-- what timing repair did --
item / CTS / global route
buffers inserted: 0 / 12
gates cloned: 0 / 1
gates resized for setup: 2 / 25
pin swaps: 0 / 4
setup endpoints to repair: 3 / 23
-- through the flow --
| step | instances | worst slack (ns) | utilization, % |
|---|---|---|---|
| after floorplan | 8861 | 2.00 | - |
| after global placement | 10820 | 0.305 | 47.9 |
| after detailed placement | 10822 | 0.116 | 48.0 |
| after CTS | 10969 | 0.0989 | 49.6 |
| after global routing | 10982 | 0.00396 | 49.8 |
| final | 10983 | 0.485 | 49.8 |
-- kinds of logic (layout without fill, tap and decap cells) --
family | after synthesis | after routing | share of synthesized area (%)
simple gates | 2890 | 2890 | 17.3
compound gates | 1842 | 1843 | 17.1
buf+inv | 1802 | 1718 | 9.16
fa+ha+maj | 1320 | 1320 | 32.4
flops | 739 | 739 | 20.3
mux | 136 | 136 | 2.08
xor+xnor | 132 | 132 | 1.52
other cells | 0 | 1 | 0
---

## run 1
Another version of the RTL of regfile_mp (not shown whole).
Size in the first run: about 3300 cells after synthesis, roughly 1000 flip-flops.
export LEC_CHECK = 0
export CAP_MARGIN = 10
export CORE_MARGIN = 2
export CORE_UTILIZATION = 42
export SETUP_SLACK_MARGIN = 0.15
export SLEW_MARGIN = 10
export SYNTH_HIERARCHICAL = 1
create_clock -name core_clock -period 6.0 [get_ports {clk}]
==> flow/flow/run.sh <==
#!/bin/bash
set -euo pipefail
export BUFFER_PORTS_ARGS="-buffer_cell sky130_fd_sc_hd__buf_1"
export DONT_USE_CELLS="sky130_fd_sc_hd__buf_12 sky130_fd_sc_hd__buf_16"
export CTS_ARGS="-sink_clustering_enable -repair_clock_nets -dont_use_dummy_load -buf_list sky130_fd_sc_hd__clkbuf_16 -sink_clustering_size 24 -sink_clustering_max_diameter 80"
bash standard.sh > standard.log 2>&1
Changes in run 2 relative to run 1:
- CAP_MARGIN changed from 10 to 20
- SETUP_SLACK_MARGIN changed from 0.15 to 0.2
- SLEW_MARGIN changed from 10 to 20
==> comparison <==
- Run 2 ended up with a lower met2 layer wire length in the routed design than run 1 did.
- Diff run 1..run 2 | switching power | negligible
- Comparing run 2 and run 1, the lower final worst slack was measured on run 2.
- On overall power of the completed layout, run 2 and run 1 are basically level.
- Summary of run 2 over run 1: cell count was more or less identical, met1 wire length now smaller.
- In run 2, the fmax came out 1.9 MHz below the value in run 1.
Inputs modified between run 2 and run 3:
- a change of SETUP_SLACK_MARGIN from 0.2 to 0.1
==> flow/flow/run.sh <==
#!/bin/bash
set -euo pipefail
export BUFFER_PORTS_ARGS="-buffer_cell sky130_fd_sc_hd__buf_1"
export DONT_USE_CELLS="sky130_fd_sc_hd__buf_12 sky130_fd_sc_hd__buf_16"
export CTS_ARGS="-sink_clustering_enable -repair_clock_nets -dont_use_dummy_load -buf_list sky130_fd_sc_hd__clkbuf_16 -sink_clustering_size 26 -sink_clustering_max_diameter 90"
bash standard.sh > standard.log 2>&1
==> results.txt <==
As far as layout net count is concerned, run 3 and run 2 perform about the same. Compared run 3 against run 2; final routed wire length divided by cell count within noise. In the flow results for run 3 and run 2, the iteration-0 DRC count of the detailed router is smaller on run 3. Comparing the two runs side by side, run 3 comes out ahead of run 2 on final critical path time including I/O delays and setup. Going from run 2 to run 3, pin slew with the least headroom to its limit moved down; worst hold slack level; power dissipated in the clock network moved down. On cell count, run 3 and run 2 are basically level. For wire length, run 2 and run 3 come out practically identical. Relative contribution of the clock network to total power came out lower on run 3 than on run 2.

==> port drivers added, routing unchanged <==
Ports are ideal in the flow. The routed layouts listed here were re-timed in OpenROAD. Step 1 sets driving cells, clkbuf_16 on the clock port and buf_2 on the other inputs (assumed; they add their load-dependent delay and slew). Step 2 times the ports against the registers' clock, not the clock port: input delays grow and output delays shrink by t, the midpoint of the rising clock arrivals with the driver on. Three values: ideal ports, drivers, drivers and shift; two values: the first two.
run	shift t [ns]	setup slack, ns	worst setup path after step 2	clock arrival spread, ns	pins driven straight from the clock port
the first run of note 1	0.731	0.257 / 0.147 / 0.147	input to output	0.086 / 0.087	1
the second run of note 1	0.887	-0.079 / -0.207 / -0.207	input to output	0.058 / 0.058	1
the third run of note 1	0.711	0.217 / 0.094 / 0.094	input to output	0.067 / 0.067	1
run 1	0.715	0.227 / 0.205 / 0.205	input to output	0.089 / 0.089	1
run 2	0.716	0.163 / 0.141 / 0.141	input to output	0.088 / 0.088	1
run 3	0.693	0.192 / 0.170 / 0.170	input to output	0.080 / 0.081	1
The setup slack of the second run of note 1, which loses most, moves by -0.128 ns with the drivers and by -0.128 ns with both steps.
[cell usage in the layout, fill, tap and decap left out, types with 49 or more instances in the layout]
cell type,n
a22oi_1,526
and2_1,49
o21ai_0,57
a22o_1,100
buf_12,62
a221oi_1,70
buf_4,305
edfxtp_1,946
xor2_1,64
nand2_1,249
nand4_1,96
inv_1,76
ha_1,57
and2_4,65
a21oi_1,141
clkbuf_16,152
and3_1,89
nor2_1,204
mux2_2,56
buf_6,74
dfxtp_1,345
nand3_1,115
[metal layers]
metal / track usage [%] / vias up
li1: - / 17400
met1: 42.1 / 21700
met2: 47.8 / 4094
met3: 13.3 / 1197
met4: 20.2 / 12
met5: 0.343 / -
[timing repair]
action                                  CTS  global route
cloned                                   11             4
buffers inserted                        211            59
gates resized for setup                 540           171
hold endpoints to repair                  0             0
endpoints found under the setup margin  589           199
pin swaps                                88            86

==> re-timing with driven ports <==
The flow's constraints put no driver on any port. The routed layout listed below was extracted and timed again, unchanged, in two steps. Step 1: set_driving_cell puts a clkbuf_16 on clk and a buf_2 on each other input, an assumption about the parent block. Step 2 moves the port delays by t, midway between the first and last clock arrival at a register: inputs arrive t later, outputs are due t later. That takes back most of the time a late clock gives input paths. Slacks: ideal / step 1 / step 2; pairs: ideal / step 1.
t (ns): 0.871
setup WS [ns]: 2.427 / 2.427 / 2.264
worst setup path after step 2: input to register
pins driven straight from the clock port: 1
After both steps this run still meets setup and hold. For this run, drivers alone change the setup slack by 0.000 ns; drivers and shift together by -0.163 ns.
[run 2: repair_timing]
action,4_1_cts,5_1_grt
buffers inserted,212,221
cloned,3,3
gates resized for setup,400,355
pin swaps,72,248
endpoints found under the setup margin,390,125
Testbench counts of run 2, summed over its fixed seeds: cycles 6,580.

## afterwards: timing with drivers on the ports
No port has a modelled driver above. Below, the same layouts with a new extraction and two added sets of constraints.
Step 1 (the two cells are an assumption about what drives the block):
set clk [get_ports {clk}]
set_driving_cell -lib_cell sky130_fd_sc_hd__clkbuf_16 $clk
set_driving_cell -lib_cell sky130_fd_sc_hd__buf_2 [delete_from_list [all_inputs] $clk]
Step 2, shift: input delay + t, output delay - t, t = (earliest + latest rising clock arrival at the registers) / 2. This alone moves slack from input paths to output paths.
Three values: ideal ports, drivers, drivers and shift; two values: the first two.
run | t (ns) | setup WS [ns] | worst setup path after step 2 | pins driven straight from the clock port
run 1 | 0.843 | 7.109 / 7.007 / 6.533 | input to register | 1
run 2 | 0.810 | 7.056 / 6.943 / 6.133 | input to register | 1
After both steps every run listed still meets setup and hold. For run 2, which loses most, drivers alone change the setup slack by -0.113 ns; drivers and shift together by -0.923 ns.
This design comes from an exercise in tuning for small area and a short achievable clock period on the open sky130 flow, not from production work.
The RTL was checked by simulation tests, not by an equivalence proof against the original design.
Power and IR drop assume default switching activity.

## rob_top
module rob_top (
    input  logic                clk,
    input  logic                rst,
    input  logic                dispatch_valid,
    output logic                dispatch_ready,
    output rob_pkg::rob_idx_t   dispatch_idx,
    input  isa_pkg::word_t      dispatch_pc,
    input  isa_pkg::inst_kind_e dispatch_kind,
    input  logic                dispatch_predicted_taken,
    input  isa_pkg::word_t      dispatch_branch_target,
    input  isa_pkg::areg_t      dispatch_dest_areg,
    input  rob_pkg::preg_t      dispatch_dest_preg,
    input  logic                cdb_valid,
    input  rob_pkg::rob_idx_t   cdb_rob_idx,
    input  isa_pkg::word_t      cdb_data,
    output logic                commit_valid,
    input  logic                commit_ready,
    output isa_pkg::word_t      commit_pc,
    output isa_pkg::word_t      commit_result,
    output isa_pkg::areg_t      commit_dest_areg,
  ...
Size: ~3,200 cells after synthesis, about 1,300 flip-flops, about 230 I/O pins, ~52,000 um2 of cells after synthesis.
make LEC_CHECK=0 CAP_MARGIN=20 CORE_MARGIN=2 CORE_UTILIZATION=62 CTS_CLUSTER_DIAMETER=100 CTS_CLUSTER_SIZE=24 SETUP_SLACK_MARGIN=2.1 SLEW_MARGIN=20 finish   # period 4.5 ns
run.sh (not shown) runs the stock make flow with config.mk's settings and CLKGATE_MAP_FILE= SYNTH_SCRIPT=/design/flow/synth_recipe.tcl, a recipe that flattens the netlist after the stock synthesis.
The first run produced a clean layout.
Next try:
==> flow/flow/run.sh (new file) <==
#!/bin/bash
# The standard layout, with two changes to how it is made:
#  - the port buffers start as buf_2 instead of the resizer's default choice
#    (a delay cell); timing repair still resizes them as it needs;
#  - clock tree synthesis inserts no dummy loads.
set -euo pipefail
export BUFFER_PORTS_ARGS="-buffer_cell sky130_fd_sc_hd__buf_2"
export CTS_ARGS="-sink_clustering_enable -repair_clock_nets -dont_use_dummy_load"
bash standard.sh > standard_flow.log 2>&1
==> flow/standard.sh (new file) <==
#!/bin/bash
# synth_recipe.tcl (not shown) runs the flow's synth.tcl, then flattens the netlist and writes it again
# the make line also repeats each setting of config.mk as NAME=value (left out here)
make -C /OpenROAD-flow-scripts/flow DESIGN_CONFIG=/design/flow/config.mk WORK_HOME=/design/flow/orfs CLKGATE_MAP_FILE= SYNTH_SCRIPT=/design/flow/synth_recipe.tcl "${@:-finish}"
removed: flow/run.sh
Total power rose by 12%.
Hold slack is worse by 40 ps.
Sequential share of layout area rose by 0.45 points.
Die area stays the same.
Combinational power fell by about 9%.
Clock-buffer cell count rose by 55.
Via count fell by about 0.43%.
Setup slack is better by 94 ps.
Final area fell by 0.71%.
Wire length rose by 0.32%.
Global-route usage rose by 0.46 points.
Background: an optimization exercise with open tools, aiming at small area and a short achievable clock period. Do not read the settings as production practice.
In this exercise RTL edits were held to simulation tests only and were not proved equivalent to the original.
Power figures rest on the tool's default switching activity, not on a simulated workload.

==> flow/design.v (outline; a module is shown in full before it is edited, if it fits) <==
// module alu_shamt: 111 lines
// module alu_mul16: 1370 lines
// module alu_top: 229 lines
module alu_top (
    input  logic                      clk,
    input  logic                      reset,
    input  logic                      ce,
    input  logic                      execute,
    input  logic [4:0]                operation,
    input  logic [16-1:0]    ta,
    input  logic [16-1:0]    tb,
    input  logic                      wide,
    input  logic [5:0]                flags_in,
    output logic [32-1:0]    result,
    output logic [5:0]                flags,
    output logic                      done
);
  // ...
==> flow/run.sh <==
#!/bin/bash
# synth_recipe.tcl (not shown) runs the flow's synth.tcl, then flattens the netlist and writes it again
# the make line also repeats each setting of config.mk as NAME=value (left out here)
make -C /OpenROAD-flow-scripts/flow DESIGN_CONFIG=/design/flow/config.mk WORK_HOME=/design/flow/orfs CLKGATE_MAP_FILE= SYNTH_SCRIPT=/design/flow/synth_recipe.tcl finish
==> flow/config.mk <==
export PLATFORM = sky130hd
export DESIGN_NAME = alu_top
export DESIGN_NICKNAME = alu_top
export VERILOG_FILES = /design/flow/design.v
export SDC_FILE = /design/flow/constraint.sdc
export NUM_CORES = 4
export LEC_CHECK = 0
export CAP_MARGIN = 20
export CORE_MARGIN = 2
export CORE_UTILIZATION = 40
export SETUP_SLACK_MARGIN = 2.5
export SLEW_MARGIN = 20
==> flow/constraint.sdc <==
create_clock -name core_clock -period 11.0 [get_ports {clk}]
set_input_delay 2.2000 -clock core_clock [delete_from_list [all_inputs] [get_ports {clk}]]
set_output_delay 2.2000 -clock core_clock [all_outputs]
set_load 0.01 [all_outputs]
Background: an optimization exercise with open tools, aiming at small area and a short achievable clock period. Do not read the settings as production practice. Only simulation tests tie the RTL to the original design; equivalence was not proved.

## run A
==> flow/design.v (excerpt) <==
module life_row_engine #(
    parameter int WIDTH  = 64,
    parameter int HEIGHT = 32,
    parameter int WRAP   = 0
) (
    input  logic                                 clk,
    input  logic                                 rst_n,
    input  logic                                 start,
    input  logic [8:0]                           birth_mask,
    input  logic [8:0]                           survive_mask,
    input  logic                                 in_valid,
    output logic                                 in_ready,
    input  logic [WIDTH-1:0]                     in_row,
    output logic                                 out_valid,
    input  logic                                 out_ready,
    output logic [WIDTH-1:0]                     out_row,
    output logic                                 out_last,
    output logic                                 busy,
    output logic                                 gen_done,
    output logic [$clog2(WIDTH*HEIGHT+1)-1:0]    alive_count,
    output logic                                 stable
);
Settings: LEC_CHECK=0, CAP_MARGIN=20, CORE_MARGIN=2, CORE_UTILIZATION=40, SLEW_MARGIN=20, SYNTH_HIERARCHICAL=1; clock period 11.5 ns.
standard.sh (not shown) runs the stock make flow with config.mk's settings and CLKGATE_MAP_FILE= SYNTH_SCRIPT=/design/flow/synth_recipe.tcl, a recipe that flattens the netlist after the stock synthesis.
==> flow/flow/run.sh <==
#!/bin/bash
# The standard synthesis and layout, with these changes to the layout steps:
# - the synthesized combinational cells start as the smallest cell of their kind
#   (flow/downsize.tcl), so that timing repair only grows the ones that need it;
# - the port buffers are the cell named in flow/port_buffer.txt;
# - timing repair aims for the setup slack in flow/setup_margin.txt;
# - clock tree synthesis takes the arguments in flow/cts_args.txt, if present.
set -uo pipefail
cd "$(dirname "$0")/.."
bash standard.sh synth > synth.log 2>&1 || exit 1
export PRE_FLOORPLAN_TCL="$(pwd)/flow/downsize.tcl"
export BUFFER_PORTS_ARGS="-buffer_cell $(cat flow/port_buffer.txt)"
export SETUP_SLACK_MARGIN=$(cat flow/setup_margin.txt)
if [[ -f flow/cts_args.txt ]]; then
  export CTS_ARGS="$(cat flow/cts_args.txt)"
fi
bash standard.sh > layout.log 2>&1
==> flow/flow/cts_args.txt <==
-sink_clustering_enable -repair_clock_nets -buf_list sky130_fd_sc_hd__clkbuf_8 -dont_use_dummy_load -sink_clustering_size 12 -sink_clustering_max_diameter 100
==> flow/flow/downsize.tcl <==
# Swap every combinational cell for the smallest-area cell of its kind (same function,
# another drive strength), so that timing repair only grows the cells whose paths
# need it.
set n_down 0
foreach inst [get_cells *] {
  set ref [get_property $inst ref_name]
  if {![regexp {^(sky130_fd_sc_hd__([a-z0-9]+))_([0-9]+)$} $ref -> base kind drive]} { continue }
  if {[regexp {^(e?df|sdf|dl|tap|fill|decap|conb|clk|dly|probe|lpflow)} $kind]} { continue }
  set best_area [get_property [get_lib_cells $ref] area]
  set best ""
  foreach lc [get_lib_cells -quiet ${base}_*] {
    set name [get_property $lc name]
    if {![regexp "^${base}_\[0-9\]+\$" $name]} { continue }
    set a [get_property $lc area]
    if {$a < $best_area - 1e-6} {
      set best_area $a
      set best $lc
    }
  }
  if {$best ne ""} {
    replace_cell $inst $best
    incr n_down
  }
}
puts "downsize.tcl: swapped $n_down cells for smaller ones"
==> flow/flow/port_buffer.txt <==
sky130_fd_sc_hd__buf_1
==> flow/flow/setup_margin.txt <==
6.5
diff inputs: run A => run B
- CAP_MARGIN now 5, was 20
- SLEW_MARGIN now 5, was 20
Notes after the runs:
Reported for run B and run A, clock-cell share of area turned out identical to the last digit. From run A to run B, multi-input logic cell count did not move at all. From run A to run B, utilization did not move at all. Run B against run A: hold buffer count at cts flat; sequential share of layout area held steady; non-clock buffer count shows no meaningful change; relative area change from synthesis to final layout saw little to no change.
From an optimization exercise on the open Yosys and OpenROAD flow, aimed at small area, a short achievable clock period and few clock cycles per item; shortcuts taken in it are not production practice.
In this exercise RTL edits were held to simulation tests only and were not proved equivalent to the original.
Power is estimated from default activity; no workload was simulated.

Setup of old:
==> flow/design.v (excerpt) <==
module deque_with_max_priority_removal_core (
	input  logic        clk,
	input  logic        arst_n,
	input  logic        cmd_valid,
	output logic        cmd_ready,
	input  logic [2:0]  cmd_command,
	input  logic [31:0] cmd_entry_value,
	input  logic [31:0] cmd_entry_priority,
	output logic        rsp_valid,
	input  logic        rsp_ready,
	output logic [31:0] rsp_removed_value,
	output logic [1:0]  rsp_status,
	output logic [4:0]  rsp_occupancy
);
For scale: about 4400 cells after synthesis, ~58000 sq um of cells after synthesis.
export LEC_CHECK = 0
export CAP_MARGIN = 20
export CELL_PAD_IN_SITES_DETAIL_PLACEMENT = 1
export CELL_PAD_IN_SITES_GLOBAL_PLACEMENT = 2
export CORE_MARGIN = 2
export CORE_UTILIZATION = 35
export SETUP_SLACK_MARGIN = 1.5
export SLEW_MARGIN = 20
export TNS_END_PERCENT = 5
create_clock -name core_clock -period 5.5 [get_ports {clk}]
run.sh (not shown) runs the stock make flow with config.mk's settings and CLKGATE_MAP_FILE= SYNTH_SCRIPT=/design/flow/synth_recipe.tcl, a recipe that flattens the netlist after the stock synthesis.
old did not stop at any stage, and its layout met the timing, design-rule and antenna checks.
Testbench counts of old, summed over its fixed seeds: cycles 16,008, items 16,000.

........

## Work request
How many of the lines above hold the word "routing"? Give only that number.

## Completed task
3